One thing that can get really confusing when dealing with OCD, or anything for that matter is the terminology. I mean even “OCD” is an Acronym…which really stands for Obsessive Compulsive Disorder. To hopefully clear up any confusion you may have, I have decided to make a list of common Words, Phrases, and Acronyms in this OCD Glossary. This way if you ever come across something and you are unsure as to what it means you can revert back to this list and you should be able to find the answer.
This list will be categorized alphabetically and I will do my best to continuously add words or phrases:
Adolescence: The period of a person’s life that incorporates the teenaged years all the way through the early twenties.

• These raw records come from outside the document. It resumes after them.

From an optimization exercise on the open Yosys and OpenROAD flow, aimed at small area, a short achievable clock period and few clock cycles; shortcuts taken in it are not production practice. Where RTL was checked, it was by simulation tests only, not by an equivalence proof against the original. Only the layout flow was run in run 8; the RTL was not checked for function there. No activity file was given, so power comes from the tool's default toggle rates.

**design/flow/design.v**
```verilog
`timescale 1ns / 1ps
module control#(parameter m=3, w=220, h=220)(
    input rstn,clk,ready,
    input [(m*m)-1:0] kernel,
    output wire [15:0] img_addr,
    output wire img_rd,
    input [7:0] img_data,
    output wire res_valid,
    output wire [15:0] res_addr,
    output wire [7:0] out,
    output wire finish
    );
    localparam [15:0] ST_ROW   = 16'd220;               
    localparam [15:0] ST_COL   = 16'd1 - 16'd1540;      
    localparam [15:0] ST_STRIP = -16'd440;              
    localparam [15:0] RS_SAME  = -16'd880 - 16'd221;    
    localparam [15:0] RS_PREV  = 16'd879 - 16'd221;     
    reg        ready_r;
    reg        run;
    reg        rd;
    reg [15:0] ra;
    reg [2:0]  rc;           
    reg [7:0]  cc;           
    reg        last_strip;
    wire start    = ready_r & ~run;
    wire rc_end   = (rc == 3'd7);
    wire cc_end   = (cc == 8'd220);
    wire strip_end = rc_end & cc_end;
    wire prelast  = ra[15] & ra[11] & ~ra[5];
    wire run_end  = last_strip & (cc == 8'd219) & (rc == 3'd3);
    wire [2:0] rc_nx = rc + 3'd1;
    wire last_nx  = last_strip | (strip_end & prelast);
    assign img_rd   = rd;
    assign img_addr = ra;
    always @(posedge clk) ready_r <= ready;
    always @(posedge clk) begin
        if (!rstn) begin
            run <= 1'b0;
            rd  <= 1'b0;
        end else if (start) begin
            run <= 1'b1;
            rd  <= 1'b1;
        end else begin
            if (run_end) run <= 1'b0;
            rd <= run & ~run_end & ~(last_nx & rc_nx[2]);
        end
    end
    always @(posedge clk) begin
        if (start) begin
            ra <= 16'd0;
            rc <= 3'd0;
            cc <= 8'd0;
            last_strip <= 1'b0;
        end else begin
            rc <= rc_nx;
            ra <= ra + (!rc_end ? ST_ROW : !cc_end ? ST_COL : ST_STRIP);
            if (rc_end) cc <= cc_end ? 8'd0 : cc + 8'd1;
            last_strip <= last_nx;
        end
    end
    reg [15:0] rs;
    always @(posedge clk) rs <= ra + (rc[2] ? RS_SAME : RS_PREV);
    assign res_addr = rs;
    wire rv = run & (rc >= 3'd2) & (cc >= 8'd2) & ~cc_end & ~(last_strip & rc[2]);
    reg [8:0] kr;
    always @(posedge clk) kr <= kernel;
    reg [7:0] sr [0:16];
    integer i;
    always @(posedge clk) begin
        sr[0] <= img_data;
        for (i = 1; i <= 16; i = i + 1) sr[i] <= sr[i-1];
    end
    wire [7:0] p2 = sr[0];
    wire [7:0] p1 = sr[8];
    wire [7:0] p0 = sr[16];
    wire [9:0] r0 = (p0 & {8{kr[0]}}) + (p1 & {8{kr[1]}}) + (p2 & {8{kr[2]}});
    wire [9:0] r1 = (p0 & {8{kr[3]}}) + (p1 & {8{kr[4]}}) + (p2 & {8{kr[5]}});
    wire [9:0] r2 = (p0 & {8{kr[6]}}) + (p1 & {8{kr[7]}}) + (p2 & {8{kr[8]}});
    reg [9:0]  a0;
    reg [10:0] a1;
    reg [11:0] ws;
    always @(posedge clk) begin
        a0 <= r0;
        a1 <= a0 + r1;
        ws <= a1 + r2;
    end
    reg  [6:0] hl;
    reg  [8:0] h7;
    always @(posedge clk) begin
        hl <= ws[11:6] + ws[5:0];
        h7 <= {ws[11:6], 3'b0} - ws[11:6];
    end
    reg  [3:0] f;
    always @* begin
        case (hl)
            7'd0: f = 4'd0;
            7'd1: f = 4'd0;
            7'd2: f = 4'd0;
            7'd3: f = 4'd0;
            7'd4: f = 4'd0;
            7'd5: f = 4'd0;
            7'd6: f = 4'd0;
            7'd7: f = 4'd0;
            7'd8: f = 4'd0;
            7'd9: f = 4'd1;
            7'd10: f = 4'd1;
            7'd11: f = 4'd1;
            7'd12: f = 4'd1;
            7'd13: f = 4'd1;
            7'd14: f = 4'd1;
            7'd15: f = 4'd1;
            7'd16: f = 4'd1;
            7'd17: f = 4'd1;
            7'd18: f = 4'd2;
            7'd19: f = 4'd2;
            7'd20: f = 4'd2;
            7'd21: f = 4'd2;
            7'd22: f = 4'd2;
            7'd23: f = 4'd2;
            7'd24: f = 4'd2;
            7'd25: f = 4'd2;
            7'd26: f = 4'd2;
            7'd27: f = 4'd3;
            7'd28: f = 4'd3;
            7'd29: f = 4'd3;
            7'd30: f = 4'd3;
            7'd31: f = 4'd3;
            7'd32: f = 4'd3;
            7'd33: f = 4'd3;
            7'd34: f = 4'd3;
            7'd35: f = 4'd3;
            7'd36: f = 4'd4;
            7'd37: f = 4'd4;
            7'd38: f = 4'd4;
            7'd39: f = 4'd4;
            7'd40: f = 4'd4;
            7'd41: f = 4'd4;
            7'd42: f = 4'd4;
            7'd43: f = 4'd4;
            7'd44: f = 4'd4;
            7'd45: f = 4'd5;
            7'd46: f = 4'd5;
            7'd47: f = 4'd5;
            7'd48: f = 4'd5;
            7'd49: f = 4'd5;
            7'd50: f = 4'd5;
            7'd51: f = 4'd5;
            7'd52: f = 4'd5;
            7'd53: f = 4'd5;
            7'd54: f = 4'd6;
            7'd55: f = 4'd6;
            7'd56: f = 4'd6;
            7'd57: f = 4'd6;
            7'd58: f = 4'd6;
            7'd59: f = 4'd6;
            7'd60: f = 4'd6;
            7'd61: f = 4'd6;
            7'd62: f = 4'd6;
            7'd63: f = 4'd7;
            7'd64: f = 4'd7;
            7'd65: f = 4'd7;
            7'd66: f = 4'd7;
            7'd67: f = 4'd7;
            7'd68: f = 4'd7;
            7'd69: f = 4'd7;
            7'd70: f = 4'd7;
            7'd71: f = 4'd7;
            7'd72: f = 4'd8;
            7'd73: f = 4'd8;
            7'd74: f = 4'd8;
            7'd75: f = 4'd8;
            7'd76: f = 4'd8;
            7'd77: f = 4'd8;
            7'd78: f = 4'd8;
            7'd79: f = 4'd8;
            7'd80: f = 4'd8;
            7'd81: f = 4'd9;
            7'd82: f = 4'd9;
            7'd83: f = 4'd9;
            7'd84: f = 4'd9;
            7'd85: f = 4'd9;
            7'd86: f = 4'd9;
            7'd87: f = 4'd9;
            7'd88: f = 4'd9;
            7'd89: f = 4'd9;
            7'd90: f = 4'd10;
            7'd91: f = 4'd10;
            7'd92: f = 4'd10;
            7'd93: f = 4'd10;
            7'd94: f = 4'd10;
            7'd95: f = 4'd10;
            7'd96: f = 4'd10;
            7'd97: f = 4'd10;
            7'd98: f = 4'd10;
            default: f = 4'd0;
        endcase
    end
    reg [7:0] q_r;
    always @(posedge clk) q_r <= h7 + f;
    assign out = q_r;
    reg [4:0] vp;
    reg [4:0] fp;
    always @(posedge clk) begin
        if (!rstn) begin vp <= 0; fp <= 0; end
        else begin vp <= {vp[3:0], rv}; fp <= {fp[3:0], run_end}; end
    end
    assign res_valid = vp[4];
    assign finish = fp[4];
endmodule
```
**design/flow/flow/run.sh**
```bash
#!/bin/bash
# Standard ORFS layout (the standard.sh, unchanged synthesis), with
# buf_2 port buffers and a smaller clock tree.
set -euo pipefail
export BUFFER_PORTS_ARGS="-buffer_cell sky130_fd_sc_hd__buf_2"
export CTS_ARGS="-sink_clustering_enable -repair_clock_nets -buf_list {sky130_fd_sc_hd__clkbuf_4 sky130_fd_sc_hd__clkbuf_8} -sink_clustering_size 20 -sink_clustering_max_diameter 50 -dont_use_dummy_load"
bash standard.sh > standard.log 2>&1
```
**design/flow/standard.sh**
```bash
#!/bin/bash
# synth_recipe.tcl (not shown) runs the flow's synth.tcl, then flattens the netlist and writes it again
# the make line also repeats each setting of config.mk as NAME=value (left out here)
make -C /OpenROAD-flow-scripts/flow DESIGN_CONFIG=/design/flow/config.mk WORK_HOME=/design/flow/orfs CLKGATE_MAP_FILE= SYNTH_SCRIPT=/design/flow/synth_recipe.tcl "${@:-finish}"
```
**design/flow/config.mk**
```make
export PLATFORM = sky130hd
export DESIGN_NAME = control
export DESIGN_NICKNAME = control
export VERILOG_FILES = /design/flow/design.v
export SDC_FILE = /design/flow/constraint.sdc
export NUM_CORES = 4
export LEC_CHECK = 0
export CAP_MARGIN = 20
export CORE_MARGIN = 2
export CORE_UTILIZATION = 40
export SLEW_MARGIN = 20
```
**design/flow/constraint.sdc**
```tcl
create_clock -name core_clock -period 13.0 [get_ports {clk}]
set_input_delay 2.6000 -clock core_clock [delete_from_list [all_inputs] [get_ports {clk}]]
set_output_delay 2.6000 -clock core_clock [all_outputs]
set_load 0.01 [all_outputs]
```
==> impl_metrics.env, run 1 <==
export IMPL_cts_repair_resized=0
export IMPL_grt_max_degree=21
export IMPL_drt_initial_drc_count=229
export IMPL_fin_crit_sh=0.2927
export IMPL_die_w_um=160.1
export IMPL_die_area_um2=25640
export IMPL_crit_path_end_kind="output pin"
export IMPL_core_area_um2=24110
export IMPL_yosysTopAreaCellShare=0.5236
export IMPL_area_growth_pct=10.78
export IMPL_antenna_found_initial=0
export IMPL_path_buf_inv=1
export IMPL_synth_enable_flop_cells=0
export IMPL_drv_slew=0
export IMPL_clock_root_buffer="clkbuf_8"
export IMPL_setup_tns_final_ps=0
export IMPL_setup_viol=0
export IMPL_syn_inst=881
export IMPL_synth_distinct_cells=58
export IMPL_worst_slack_ps=9194
export IMPL_power_density_nw_per_um2=223.2
export IMPL_cts_buffers=26
export IMPL_rrSetupSlack_ps=9520
export IMPL_layout_drive_gt1_share=0.1029
export IMPL_synth_seq_cells=255
export IMPL_tightest_slew_ps=573.1
export IMPL_cts_sinks=255
export IMPL_drt_total_wl_mm=15.62
export IMPL_slowest_stage="dfxtp_1"
export IMPL_rsz0062_at_grt="no"
export IMPL_vias_per_cell=4.593
export IMPL_routed_via_count=5907
export IMPL_slowest_delay_ps=500
export IMPL_hp_start="sr[4][6]$_DFF_P_"
export IMPL_grtUsageTotal=0.1238
export IMPL_r2r_end="a1[9]$_DFF_P_"
export IMPL_synth_nets=1014
export IMPL_finalHoldViolations=0
export IMPL_port_buffers=62
export IMPL_ir_drop_uv=123.6
export IMPL_cts_setup_buffers=0
export IMPL_synth_seq_area_share=0.5236
export IMPL_status="no timing/DRC/antenna violations"
export IMPL_overflow=0
export IMPL_syn_area_per_cell_um2=11.07
export IMPL_synth_top_area_cell="dfxtp_1"
export IMPL_initial_core_util=0.4044
export IMPL_ant_nets=0
export IMPL_drt_pass1_iter_count=4
export IMPL_finalClockSkew_ps=89.11
export IMPL_slew_headroom=0.6180
export IMPL_power_total_mw=2.410
export IMPL_final_nets=1097
export IMPL_h_tree_depth=1
export IMPL_cts_tree="yes"
export IMPL_async_reset_ff_frac=0
export IMPL_path_class="flop to output pin"
export IMPL_cp_cell_sequence="buf_2"
export IMPL_cp_required_ps=10400
export IMPL_start_kind="flop"
export IMPL_insertion_delay_ps=580
export IMPL_cp_top_family="flip-flops"
export IMPL_drc=0
export IMPL_ys_flop_type="dfxtp_1"
export IMPL_yosys_warnings=2
export IMPL_multi_input_area_um2=4292
export IMPL_r2r_start="kr[3]$_DFF_P_"
export IMPL_fin_area_um2=10800
export IMPL_max_cap_viol_count=0
export IMPL_min_path_type="flop to flop"
export IMPL_gp_congestion=0.8249
export IMPL_cp_max_fo=9
export IMPL_grt_pass1_wl_mm=26.54
export IMPL_num_io_pins=63
export IMPL_cts_hold_buffers=0
export IMPL_clk_path_buf_depth=3
export IMPL_min_period_ps=3806
export IMPL_leakage_nw=4.914
export IMPL_worstPathArrival_ps=1210
export IMPL_syn_cell_area_um2=9749
export IMPL_path_clk_slew_ps=100
export IMPL_ys_top_cells_by_area="dfxtp_1 52%, ha_1 9.0%, fa_1 8.8%"
export IMPL_die_h_um=160.1
export IMPL_nFillCells=2315
export IMPL_cp_depth=1
export IMPL_wl_per_cell_um=12.15
export IMPL_grt_pass1_vias=5799
export IMPL_dp_hpwl_mm=11.82
export IMPL_place_area_um2=10440
export IMPL_reg2regPathDepth=12
export IMPL_holdPathEnd="sr[5][6]$_DFF_P_"
export IMPL_pre_cts_slack_ps=9445
export IMPL_rows=57
export IMPL_ff_latch_area_um2=5105
export IMPL_holdPathStages=0
export IMPL_antenna_cells=0
export IMPL_fmax_ghz=0.2628
==> logic make-up after synthesis <==
kind of cell / synth area share
adders and majority gates: 0.1793
buffers and inverters: 0.03619
and+or+nand+nor: 0.1159
muxes: 0.001027
AOI/OAI and AO/OA: 0.08663
DFF: 0.5236
xor gates and xnor gates: 0.05737
==> layout by cell type, fill, tap and decap left out, types with 20 or more instances in the layout <==
cell type / n
dfxtp_1: 255
inv_1: 86
nand2_1: 70
ha_1: 70
buf_2: 62
nor2_1: 45
fa_1: 43
xnor2_1: 42
and2_1: 36
a21oi_1: 31
clkbuf_8: 26
o21ai_0: 24
xor2_1: 20
==> power by group <==
group          internal (mW)  total, mW  switching, mW
Sequential             0.928       1.00         0.0750
Clock                  0.177      0.413          0.237
Combinational          0.464      0.994          0.530
Total                   1.57       2.41          0.841
==> worst max path at each step <==
stage,slack [ps],startpoint,end
global placement,9510,kr[3]$_DFF_P_,a1[9]$_DFF_P_
detailed placement,9450,kr[3]$_DFF_P_,a1[9]$_DFF_P_
finish,9190,ra[6]$_SDFF_PP0_,img_addr[6]
CTS,9160,ra[10]$_SDFF_PP0_,img_addr[10]
global route,9140,ra[6]$_SDFF_PP0_,img_addr[6]
floorplan,9570,kr[3]$_DFF_P_,a1[9]$_DFF_P_
==> state kept, by name, indices dropped and copies added, names as in the netlist <==
register,cells
a0,10
a1,11
cc,8
f,4
fp,5
h7,8
kr,9
last_strip,1
q_r,8
ra,16
rc,3
rd,1
ready_r,1
rs,16
run,1
sr,136
vp,5
ws,12
==> synth_stat cells (2+ instances only) <==
master      n
a211o_1     4
ha_1       70
nor2_1     45
nor4_1      6
o21bai_1    8
o31ai_1     2
a311oi_1    2
o211ai_1    3
nor3_1     19
nor2b_1    10
clkbuf_1    7
and3_1      4
o31a_1      4
o41ai_1     2
nand3_1     7
o21a_1      7
xnor2_1    42
nand2_1    70
and2_1     36
nor3b_1     3
a211oi_1    6
nand2b_1    5
o21ai_1     2
nand3b_1    2
fa_1       43
and4_1      2
or4_1       4
a31oi_1     6
or3_1       3
dfxtp_1   255
a21boi_0    3
xor2_1     20
a21o_1     10
inv_1      86
nand4_1     7
a21oi_1    31
o21ai_0    24
==> final cells by class <==
type	count	share of cell area
clock buffer	26	0.03313
inverter	86	0.02989
multi-input combinational	532	0.3974
sequential	255	0.4727
tap	324	0.03753
timing repair buffer	63	0.02943
==> layer usage <==
metal  global-route usage  vias up  share of wire
li1                     -     3063              -
met1               0.1639     2715           0.48
met2               0.2050      102           0.45
met3              0.02416       27          0.045
met5                    0        -              0
met4              0.03890        0          0.026
==> per-stage QoR <==
step / hold WS (ps) / util / std cells
after floorplan: 309.6 / - / 881
after CTS: 257.6 / 0.4480 / 1286
after global routing: 261.9 / 0.4480 / 1286
after detailed placement: 312.1 / 0.4332 / 1260
final: 258.9 / 0.4480 / 1286
after global placement: 309.6 / 0.4332 / 1260
Testbench counts, summed over its fixed seeds: cycles 392,466.
==> run 2: changes to the inputs <==
--- a/design/flow/flow/run.sh
+++ b/design/flow/flow/run.sh
@@ -4,4 +4,5 @@
 set -euo pipefail
 export BUFFER_PORTS_ARGS="-buffer_cell sky130_fd_sc_hd__buf_2"
 export CTS_ARGS="-sink_clustering_enable -repair_clock_nets -buf_list {sky130_fd_sc_hd__clkbuf_4 sky130_fd_sc_hd__clkbuf_8} -sink_clustering_size 20 -sink_clustering_max_diameter 50 -dont_use_dummy_load"
+export SETUP_SLACK_MARGIN=9.6
 bash standard.sh > standard.log 2>&1
==> impl_metrics.env, run 2 <==
export IMPL_status="no timing/DRC/antenna violations"
export IMPL_power_density_nw_per_um2=219.7
export IMPL_final_nets=1118
export IMPL_ys_top_cells_by_count="255 x dfxtp_1, 86 x inv_1, 70 x ha_1, 70 x nand2_1, 45 x nor2_1"
export IMPL_place_inst=1260
export IMPL_p_sw_uw=850.1
export IMPL_ff_latch_area_um2=5177
export IMPL_drc=0
export IMPL_max_flop_register="sr"
export IMPL_p_clk_frac=0.163
export IMPL_die_w_um=160.1
export IMPL_grt_max_degree=21
export IMPL_antenna_cells=0
export IMPL_gp_congestion=0.8243
export IMPL_ys_flop_type="dfxtp_1"
export IMPL_cp_top_family="flip-flops"
export IMPL_setup_viol=0
export IMPL_cp_required_ps=10400
export IMPL_ir_drop_uv=110.3
export IMPL_ys_top_cells_by_area="dfxtp_1 52%, ha_1 9.0%, fa_1 8.8%"
export IMPL_multi_input_area_um2=4325
export IMPL_synth_top_area_cell="dfxtp_1"
export IMPL_layout_common_cells="225 x dfxtp_1, 86 x inv_1, 70 x nand2_1"
export IMPL_synth_seq_cells=255
export IMPL_synth_most_common_cell="dfxtp_1"
export IMPL_grtUsageTotal=0.1280
export IMPL_overflow=0
export IMPL_path_clk_slew_ps=110
export IMPL_swShare=0.3456
export IMPL_yosys_warnings=2
export IMPL_cp_cell_sequence="buf_6"
export IMPL_drt_initial_drc_count=248
export IMPL_final_common_cell="dfxtp_1"
export IMPL_crit_path_end_kind="output pin"
export IMPL_finalHoldViolations=0
export IMPL_rrSetupSlack_ps=9740
export IMPL_wl_per_cell_um=12.34
export IMPL_synth_nets=1014
export IMPL_internal_power_mw=1.610
export IMPL_syn_cell_area_um2=9749
export IMPL_drv_slew=0
export IMPL_fin_crit_sh=0.2771
export IMPL_endpoint="img_addr[11]"
export IMPL_area_growth_pct=14.84
export IMPL_rows=57
export IMPL_synth_distinct_cells=58
export IMPL_initial_core_util=0.4044
export IMPL_finalClockSkew_ps=59.32
export IMPL_cts_sinks=255
export IMPL_num_io_pins=63
export IMPL_setup_tns_final_ps=0
export IMPL_routed_via_count=6018
export IMPL_cts_buffers=25
export IMPL_tightest_slew_ps=620.0
export IMPL_cp_max_fo=2
export IMPL_yosysTopAreaCellShare=0.5236
export IMPL_p_seq_frac=0.406
export IMPL_layout_drive_gt1_share=0.1607
export IMPL_leakage_nw=5.060
export IMPL_clk_path_buf_depth=3
export IMPL_syn_area_per_cell_um2=11.07
export IMPL_die_area_um2=25640
export IMPL_max_cap_viol_count=0
export IMPL_path_buf_inv=1
export IMPL_ant_nets=0
export IMPL_min_path_type="flop to flop"
export IMPL_insertion_delay_ps=570
export IMPL_min_period_ps=3602
export IMPL_drt_pass1_iter_count=4
export IMPL_path_class="flop to output pin"
export IMPL_power_total_mw=2.460
export IMPL_r2r_start="kr[3]$_DFF_P_"
export IMPL_largest_reg_flops=136
export IMPL_vias_per_cell=4.604
export IMPL_synth_enable_flop_cells=0
export IMPL_stdcell_count=1307
export IMPL_nFillCells=2306
export IMPL_slowest_stage="dfxtp_4"
export IMPL_r2r_end="a1[9]$_DFF_P_"
export IMPL_worstPathArrival_ps=1000
export IMPL_async_reset_ff_frac=0
export IMPL_worstSetupStartpoint="ra[11]$_SDFF_PP0_"
export IMPL_cts_tree="yes"
export IMPL_grt_pass1_wl_mm=27.41
export IMPL_die_h_um=160.1
export IMPL_h_tree_depth=1
export IMPL_rsz0062_at_grt="yes"
export IMPL_slowest_delay_ps=360
export IMPL_top_regs="sr (136), ra (16), rs (16)"
export IMPL_dp_hpwl_mm=11.83
export IMPL_slew_headroom=0.5867
export IMPL_synth_seq_area_share=0.5236
export IMPL_reg2regPathDepth=12
export IMPL_drt_total_wl_mm=16.12
export IMPL_clock_root_buffer="clkbuf_8"
export IMPL_core_area_um2=24110
export IMPL_syn_inst=881
export IMPL_grt_pass1_vias=5937
export IMPL_port_buffers=62
export IMPL_antenna_found_initial=0
export IMPL_start_kind="flop"
export IMPL_cp_depth=1
export IMPL_p_comb_frac=0.431
export IMPL_fmax_ghz=0.2776
-- run 2: changes by cell type in the layout (fill, tap and decap cells not counted), sizes merged --
| cell | change |
|---|---|
| clkbuf | -1 |
| buf | +22 |
-- run 2: worst min path at each step --
stage | startpoint | endpoint | slack [ps] | cells after the start
final | sr[6][2]$_DFF_P_ | sr[7][2]$_DFF_P_ | 260 | 0
after global routing | sr[6][2]$_DFF_P_ | sr[7][2]$_DFF_P_ | 260 | 0
after CTS | sr[6][2]$_DFF_P_ | sr[7][2]$_DFF_P_ | 260 | 0
after detailed placement | sr[12][2]$_DFF_P_ | sr[13][2]$_DFF_P_ | 310 | 0
after global placement | sr[12][1]$_DFF_P_ | sr[13][1]$_DFF_P_ | 310 | 0
after floorplan | sr[9][0]$_DFF_P_ | sr[10][0]$_DFF_P_ | 310 | 0
-- run 2: repair_timing --
item	4_1_cts	5_1_grt
pin swaps	0	3
setup buffers	22	0
resized for setup	52	23
hold buffers	0	0
endpoints found under the hold margin	0	0
endpoints found under the setup margin	47	56
-- run 2: cell type report --
cell class / count / share of cell area
flip-flops and latches: 255 / 0.4625
multi-input cells: 532 / 0.3863
repair buffers: 85 / 0.05543
well taps: 324 / 0.03621
clock buffers: 25 / 0.03073
inverters: 86 / 0.02883
-- run 2: kinds of logic after synthesis --
family	count (synthesis)	synth area share
muxes	1	0.001027
adders and majority gates	114	0.1793
xor gates and xnor gates	63	0.05737
AOI/OAI and AO/OA	126	0.08663
and+or+nand+nor	228	0.1159
buffers and inverters	94	0.03619
DFF	255	0.5236
-- run 2: stage by stage --
step | hold slack (ps) | util | instance area, um2 | setup WS, ps
floorplan | 309.6 | - | 9751 | 9603
global placement | 309.6 | 0.4332 | 10440 | 9517
detailed placement | 312.1 | 0.4332 | 10440 | 9455
CTS | 262.5 | 0.4611 | 11110 | 9355
global route | 258.1 | 0.4644 | 11200 | 9355
finish | 260.9 | 0.4644 | 11200 | 9398
-- run 2: power by group through the flow --
stage | sequential, mW | clock [mW] | combinational [mW]
5_1_grt | 1.02 | 0.451 | 1.21
3_3_place_gp | 1.02 | 0 | 0.983
4_1_cts | 0.999 | 0.422 | 1.05
6_report | 1.00 | 0.401 | 1.06
2_1_floorplan | 1.02 | 0 | 0.795
3_5_place_dp | 1.02 | 0 | 1.00
-- run 2: layer usage --
| layer | global-route usage | share of wire | vias to the layer above |
|---|---|---|---|
| li1 | - | - | 3117 |
| met5 | 0 | 0 | - |
| met4 | 0.03604 | 0.019 | 0 |
| met1 | 0.1671 | 0.48 | 2778 |
| met2 | 0.2190 | 0.45 | 94 |
| met3 | 0.02234 | 0.044 | 29 |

Analyzing past events – This is when one repeatedly tries to review past events to identify if certain things happened. An example would be someone thinking back to try and remember if they ever touched anything that was contaminated as a child. Or when one repeatedly replays conversations in their head to make sure they did not say anything inappropriate.
Antidepressants: are a type of medication that is primarily used in the treatment of depression, but also for treating OCD.
Anxiety is an uncomfortable feeling, such as worry or fear, that can range from very mild to very severe. Anxiety can bring on several physical symptoms such as pain, headaches, perspiration, accelerated heartbeat, etc.
Avoidance is when one avoids a specific object or participating in something due to a fear of obsessive thoughts, or possible outcome.
Body Dysmorphic Disorder (BDD): is another anxiety disorder, which was once known as Dysmorphophobia and is often considered part of the OCD spectrum. When a person suffers from BDD they are abnormally preoccupied with a very small or even totally imagined fault in their physical appearance. (i.e. one strand of hair may be out of place….or a small scar on my arm is visible.)
Checking: is when one repeatedly checks something as a result of fear or doubt raised by obsessive thoughts. People who engage in this compulsion will often check things over and over again. Some examples of checking include but are not limited to:
Clinical Psychologist- A Clinical Psychologist has a specialized qualification in mental health and is involved with individual assessments and psycho-therapy.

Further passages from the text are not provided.